I usually bend the LDRs at a 90 degree-ish angle so they are facing the LED.


----------



## Nostradoomus (Mar 10, 2020)

I.E.;


----------



## fritz (Mar 11, 2020)

I guess I'll do it the same way. 

By the way my pcb looks totally different, only 4 photo cells...


----------



## moonlightpedalbuilds (Mar 11, 2020)

something like this


----------



## fritz (Mar 11, 2020)

yep!


----------



## phi1 (Mar 11, 2020)

Nostradoomus’ pic is of a phase ii build, that’s why it looks different, but he showed it since it’s the same idea for the LEDs. No harm in asking here, but you can also get a good idea of this type of thing by searching the build reports section for the pedal you’re planning to build


----------



## Barry (Mar 12, 2020)

phi1 said:


> Nostradoomus’ pic is of a phase ii build, that’s why it looks different, but he showed it since it’s the same idea for the LEDs.
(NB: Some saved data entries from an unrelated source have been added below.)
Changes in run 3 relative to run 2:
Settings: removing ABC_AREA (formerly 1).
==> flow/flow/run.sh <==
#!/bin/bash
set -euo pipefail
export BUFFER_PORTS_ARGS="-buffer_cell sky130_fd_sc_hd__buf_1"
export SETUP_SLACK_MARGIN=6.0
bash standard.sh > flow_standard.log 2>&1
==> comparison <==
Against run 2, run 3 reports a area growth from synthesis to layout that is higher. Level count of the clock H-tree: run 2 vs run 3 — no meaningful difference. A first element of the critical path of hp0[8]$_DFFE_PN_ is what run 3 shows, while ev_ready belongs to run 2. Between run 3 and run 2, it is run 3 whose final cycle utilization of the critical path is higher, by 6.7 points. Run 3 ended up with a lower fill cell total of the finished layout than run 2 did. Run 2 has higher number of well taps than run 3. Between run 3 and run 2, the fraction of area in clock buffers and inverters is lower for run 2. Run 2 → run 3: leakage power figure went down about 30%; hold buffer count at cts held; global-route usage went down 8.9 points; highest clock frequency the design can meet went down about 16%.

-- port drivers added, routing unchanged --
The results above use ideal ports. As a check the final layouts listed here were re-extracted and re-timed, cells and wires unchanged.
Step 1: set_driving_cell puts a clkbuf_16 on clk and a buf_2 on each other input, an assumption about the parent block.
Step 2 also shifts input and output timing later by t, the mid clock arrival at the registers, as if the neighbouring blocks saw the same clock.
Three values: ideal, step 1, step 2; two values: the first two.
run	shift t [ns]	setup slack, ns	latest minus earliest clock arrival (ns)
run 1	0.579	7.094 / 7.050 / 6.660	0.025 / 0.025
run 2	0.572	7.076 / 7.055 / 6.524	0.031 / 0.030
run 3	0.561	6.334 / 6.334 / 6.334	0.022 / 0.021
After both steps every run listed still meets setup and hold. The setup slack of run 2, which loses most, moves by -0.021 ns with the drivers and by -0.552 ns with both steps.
Source: an optimization exercise on an open RTL-to-GDS flow (aim: small area). Production flows keep margins and buffers that such runs may drop. Where RTL was checked, it was by simulation tests only, not by an equivalence proof against the original. Power and IR drop assume default switching activity. The flow treats the clock pin as an ideal source, which a real chip does not have.

## rpi433_core
module rpi433_core (
    input  wire        clk,
    input  wire        rst,
    input  wire        rx_in,
    input  wire        cmd_valid,
    input  wire [11:0] cmd,
    input  wire [15:0] rd_addr,
    output wire        tx_out,
    output wire        tx_busy,
    output wire        rx_done,
    output wire        rx_ovr,
    output wire        cmd_err,
    output wire [2:0]  rx_stat,
    output wire [4:0]  rx_cause,
    output wire [7:0]  rx_len,
    output wire [5:0]  rx_nbytes,
    output wire [15:0] min_low,
    output wire [15:0] min_high,
    output wire [7:0]  rd_data
);
    localparam [1:0] R_IDLE = 2'd0, R_START = 2'd1, R_DATA = 2'd2;
    localparam [1:0] T_IDLE = 2'd0, T_RUN = 2'd1, T_FIN = 2'd2, T_END = 2'd3;
    localparam [1:0] G_SIG = 2'd0, G_LEN = 2'd1, G_PAY = 2'd2, G_CHK = 2'd3;
    localparam [2:0] ST_NONE = 3'd0, ST_OK = 3'd1, ST_BADTIMING = 3'd2, ST_TOOSHORT = 3'd3,
                     ST_SIGMISMATCH = 3'd4, ST_LENOVERRUN = 3'd5, ST_CHKMISMATCH = 3'd6;
    localparam [3:0] OP_TXCLR = 4'h1, OP_TXPUSH = 4'h2, OP_TXGO = 4'h3,
                     OP_RXACK = 4'h4, OP_ERRCLR = 4'h5;
    localparam [6:0] END_P = 7'd100;
    function [7:0] key_byte;
        input [3:0] i;
        case (i)
  ...
clock: 12.0 ns
lec_check: 0
cap_margin: 20
core_margin: 2
core_utilization: 40
cts_buf_list: sky130_fd_sc_hd__clkbuf_8
cts_cluster_diameter: 50
cts_cluster_size: 18
slew_margin: 20
standard.sh (not shown) runs the stock make flow with config.mk's settings and CLKGATE_MAP_FILE= SYNTH_SCRIPT=/design/flow/synth_recipe.tcl, a recipe that flattens the netlist after the stock synthesis.
==> flow/flow/run.sh <==
#!/bin/bash
# Standard layout, with the smallest buffer on the ports and no dummy clock loads.
set -euo pipefail
export BUFFER_PORTS_ARGS="-buffer_cell sky130_fd_sc_hd__buf_1"
export CTS_ARGS="-sink_clustering_enable -repair_clock_nets -sink_clustering_size 36 -sink_clustering_max_diameter 40 -buf_list sky130_fd_sc_hd__clkbuf_16 -dont_use_dummy_load"
bash standard.sh > flow.log 2>&1
The starting point went through all stages and came out clean.
Rerun with:
==> flow/run.sh (new file) <==
#!/bin/bash
# synth_recipe.tcl (not shown) runs the flow's synth.tcl, then flattens the netlist and writes it again
# the make line also repeats each setting of config.mk as NAME=value (left out here)
make -C /OpenROAD-flow-scripts/flow DESIGN_CONFIG=/design/flow/config.mk WORK_HOME=/design/flow/orfs CLKGATE_MAP_FILE= SYNTH_SCRIPT=/design/flow/synth_recipe.tcl finish
removed: flow/flow/run.sh
removed: flow/standard.sh
=> Area after synthesis does not change. Worst setup slack degrades by 0.83 ns. Wire length goes up by about 0.8%. Power went down by about 8%. Count of clock-buffer cells in the layout shrinks by 18. Final area is lower by 0.56%. Sequential share of layout area came out higher by 0.30 points. Via count goes up by about 0.5%.
Rerun with:
==> flow/flow/run.sh (new file) <==
#!/bin/bash
# Standard layout, with the smallest buffer on the ports and no dummy clock loads.
set -euo pipefail
export BUFFER_PORTS_ARGS="-buffer_cell sky130_fd_sc_hd__buf_1"
export CTS_ARGS="-sink_clustering_enable -repair_clock_nets -sink_clustering_size 18 -sink_clustering_max_diameter 50 -buf_list sky130_fd_sc_hd__clkbuf_8 -dont_use_dummy_load"
bash standard.sh > flow.log 2>&1
==> flow/standard.sh (new file) <==
#!/bin/bash
# synth_recipe.tcl (not shown) runs the flow's synth.tcl, then flattens the netlist and writes it again
# the make line also repeats each setting of config.mk as NAME=value (left out here)
make -C /OpenROAD-flow-scripts/flow DESIGN_CONFIG=/design/flow/config.mk WORK_HOME=/design/flow/orfs CLKGATE_MAP_FILE= SYNTH_SCRIPT=/design/flow/synth_recipe.tcl "${@:-finish}"
removed: flow/run.sh
The changed run completed without violations.
Sequential share of layout area came out higher by 2.0 points.
Non-clock buffer count is higher by 3.
Via count shrinks by about 1%.
First-iteration DRC count is lower by about 10%.
Worst hold slack is worse by 0.056 ns.
Cell count is lower by 1.9%.
Critical path depth stays the same.
Rerun with:
==> flow/flow/run.sh (replaced) <==
#!/bin/bash
# Standard layout, with the smallest buffer on the ports and no dummy clock loads.
set -euo pipefail
export BUFFER_PORTS_ARGS="-buffer_cell sky130_fd_sc_hd__buf_1"
export CTS_ARGS="-sink_clustering_enable -repair_clock_nets -sink_clustering_size 26 -sink_clustering_max_diameter 70 -buf_list sky130_fd_sc_hd__clkbuf_16 -dont_use_dummy_load"
bash standard.sh > flow.log 2>&1
Via count is lower by about 1.4%.
Hold slack gets better by 0.049 ns.
First-iteration DRC count is higher by about 3.8%.
Clock-buffer cell count is lower by 44.
Setup slack gets worse by 0.031 ns.
Maximum frequency is lower by about 0.37%.
Clock skew is lower by 0.026 ns.
Wire length is lower by 1.0%.
No functional check of the RTL was part of any run of this note.

---

== P ==
rpi433_core, a different RTL version from the one above (not shown whole).
Size in the first run: roughly 960 flip-flops, about 99 I/O pins.
export LEC_CHECK = 0
export CAP_MARGIN = 20
export CORE_MARGIN = 2
export CORE_UTILIZATION = 75
export GPL_TIMING_DRIVEN = 0
export PLACE_DENSITY = 0.88
export SLEW_MARGIN = 20
create_clock -name core_clock -period 12.0 [get_ports {clk}]
==> flow/flow/run.sh <==
#!/bin/bash
# Layout flow: the standard flow (standard.sh) with these changes.
#  1. Synthesis is the standard one, but ABC maps the logic with flow/abc_map.script
#     (area-recovering mapping rounds) instead of ORFS's abc_speed.script, and adders
#     are left to ABC (no ADDER_MAP_FILE) instead of being mapped to ha/fa cells first.
#     Registers are mapped before ABC runs, so they are the standard synthesis's
#     registers.
#  2. Ports are buffered with sky130_fd_sc_hd__buf_1.
#  3. CTS uses clkbuf_16 with larger sink clusters and inserts no dummy loads.
#  4. The buffers synthesis puts on pass-through (constant) outputs are removed at
#     floorplan (REMOVE_ABC_BUFFERS), as timing-driven placement would otherwise do.
# Each step's output goes to a log file in this folder.
set -euo pipefail
here=$(pwd)
rm -rf "$here/scripts_abc"
cp -r "$FLOW_HOME/scripts" "$here/scripts_abc"
cp "$here/flow/abc_map.script" "$here/scripts_abc/abc_speed.script"
export REMOVE_ABC_BUFFERS=1
export BUFFER_PORTS_ARGS="-buffer_cell sky130_fd_sc_hd__buf_1"
export CTS_ARGS="-sink_clustering_enable -repair_clock_nets -sink_clustering_size 30 -sink_clustering_max_diameter 80 -buf_list sky130_fd_sc_hd__clkbuf_16 -dont_use_dummy_load"
SCRIPTS_DIR="$here/scripts_abc" ADDER_MAP_FILE= bash standard.sh synth > "$here/synth.log" 2>&1
bash standard.sh > "$here/layout.log" 2>&1
==> flow/flow/abc_map.script <==
&get -n
&st
&dc2
&dch -f
&nf -R 1000 -p -F 8 -A 4
&st
&syn2
&dc2
&if -g -K 6
&synch2
&nf -R 1000 -p -F 8 -A 4
&st
&syn2
&if -g -K 6
&synch2
&nf -R 1000 -p -F 8 -A 4
&st
&dc2
&dch -f
&nf -R 1000 -p -F 8 -A 4
&put
topo
stime -c
dnsize -c
Setup changes, P to Q
- swapping 0.88 for 0.8 in PLACE_DENSITY
- swapping 75 for 65 in CORE_UTILIZATION
--- outcome ---
Endpoint of the most critical setup path = rd_data[4]: P; endpoint of the most critical setup path = rd_data[1]: Q
Result: PASS for each of Q and P
Post-synthesis to final-layout area growth in Q is 0.52 points higher than in P
Going from P to Q, placed cell count went up 2.5%, initial core utilization saw a decrease, overall power of the completed layout roughly the same, via count lost 526.

---

Another version of the RTL of rpi433_core (not shown whole).
For scale: ~970 flip-flops, about 99 I/O pins, about 30,000 um^2 of cells after synthesis.
==> flow/design.v (excerpt) <==
module rpi433_core (
    input  wire        clk,
    input  wire        rst,
    input  wire        rx_in,
    input  wire        cmd_valid,
    input  wire [11:0] cmd,
    input  wire [15:0] rd_addr,
    output wire        tx_out,
    output wire        tx_busy,
    output wire        rx_done,
    output wire        rx_ovr,
    output wire        cmd_err,
    output wire [2:0]  rx_stat,
    output wire [4:0]  rx_cause,
    output wire [7:0]  rx_len,
    output wire [5:0]  rx_nbytes,
    output wire [15:0] min_low,
    output wire [15:0] min_high,
    output wire [7:0]  rd_data
);
export LEC_CHECK = 0
export CAP_MARGIN = 20
export CORE_MARGIN = 2
export CORE_UTILIZATION = 40
export GPL_TIMING_DRIVEN = 0
export SLEW_MARGIN = 20
create_clock -name core_clock -period 12.0 [get_ports {clk}]
Scripts as last shown in full above: flow/flow/run.sh, flow/flow/abc_map.script
Edit:
- CORE_UTILIZATION: 40 -> 55
- PLACE_DENSITY: not set -> 0.7
The new run passed the timing, design-rule and antenna checks.
Global-route usage rises by 6.2 points.
Hold slack gains 0.026 ns.
Sequential power is about the same.
Power falls by 0.95%.
Routed wire length falls by about 5.6%.
This design comes from an exercise in tuning for small area, a short achievable clock period and few clock cycles on the open sky130 flow, not from production work. At most, simulation tests tie the RTL to the original design; equivalence was not proved. No activity file was given, so power comes from the tool's default toggle rates.

==> run H <==
// interp_pair
module interp_pair (
    input  wire        clk,
    input  wire        rst,
    input  wire        req_valid,
    output wire        req_ready,
    input  wire        req_unit,
    input  wire [4:0]  req_sel,
    input  wire [31:0] req_wdata,
    output reg         resp_valid,
    output reg  [31:0] resp_rdata
);
==> flow/config.mk <==
export PLATFORM = sky130hd
export DESIGN_NAME = interp_pair
export DESIGN_NICKNAME = interp_pair
export VERILOG_FILES = /design/flow/design.v
export SDC_FILE = /design/flow/constraint.sdc
export NUM_CORES = 4
export LEC_CHECK = 0
export CAP_MARGIN = 20
export CELL_PAD_IN_SITES_DETAIL_PLACEMENT = 1
export CELL_PAD_IN_SITES_GLOBAL_PLACEMENT = 2
export CORE_MARGIN = 2
export CORE_UTILIZATION = 30
export CTS_BUF_LIST = sky130_fd_sc_hd__clkbuf_8
export PLACE_DENSITY = 0.45
export SLEW_MARGIN = 20
export TNS_END_PERCENT = 30
==> flow/constraint.sdc <==
create_clock -name core_clock -period 16.0 [get_ports {clk}]
set_input_delay 3.2000 -clock core_clock [delete_from_list [all_inputs] [get_ports {clk}]]
set_output_delay 3.2000 -clock core_clock [all_outputs]
set_load 0.01 [all_outputs]
standard.sh (not shown) runs the stock make flow with config.mk's settings and CLKGATE_MAP_FILE= SYNTH_SCRIPT=/design/flow/synth_recipe.tcl, a recipe that flattens the netlist after the stock synthesis.
==> flow/flow/run.sh <==
#!/bin/bash
set -euo pipefail
MARGIN=${MARGIN:-8}
bash standard.sh SETUP_SLACK_MARGIN=$MARGIN REMOVE_ABC_BUFFERS=1 finish > standard_make.log 2>&1
==> run G: changes against run H <==
CELL_PAD_IN_SITES_DETAIL_PLACEMENT = 0   (was 1)
CELL_PAD_IN_SITES_GLOBAL_PLACEMENT = 1   (was 2)
CORE_UTILIZATION = 38   (was 30)
PLACE_DENSITY = 0.52   (was 0.45)
==> notes.md <==
In run G the utilization is higher than in run H, by 8.8 points. In run G the sequential share of layout area is higher than in run H, by 0.48 points. Between run G and run H, the lower clock power is in run G (gap about 5%, measured against run H). Against run G, the design area of run H is higher by 1.7%. Between run G and run H, the lower register-to-register slack is in run H (gap 0.27 ns). Between run G and run H, the lower non-clock buffer count is in run G (gap 29). In run G the via count is lower than in run H, by about 1.5%. Final cell count: run H is larger than run G (about 7%). In area after synthesis, run G and run H do not differ. Sequential power is about the same in run H and run G.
No harm in asking here, but you can also get a good idea of this type of thing by searching the build reports section for the pedal you’re planning to build


Highly recommend looking through the build reports before any build, might be a great mod or lesson learned from others experience!


----------



## Barry (Mar 12, 2020)

Also you may want to search for your build in modifications


----------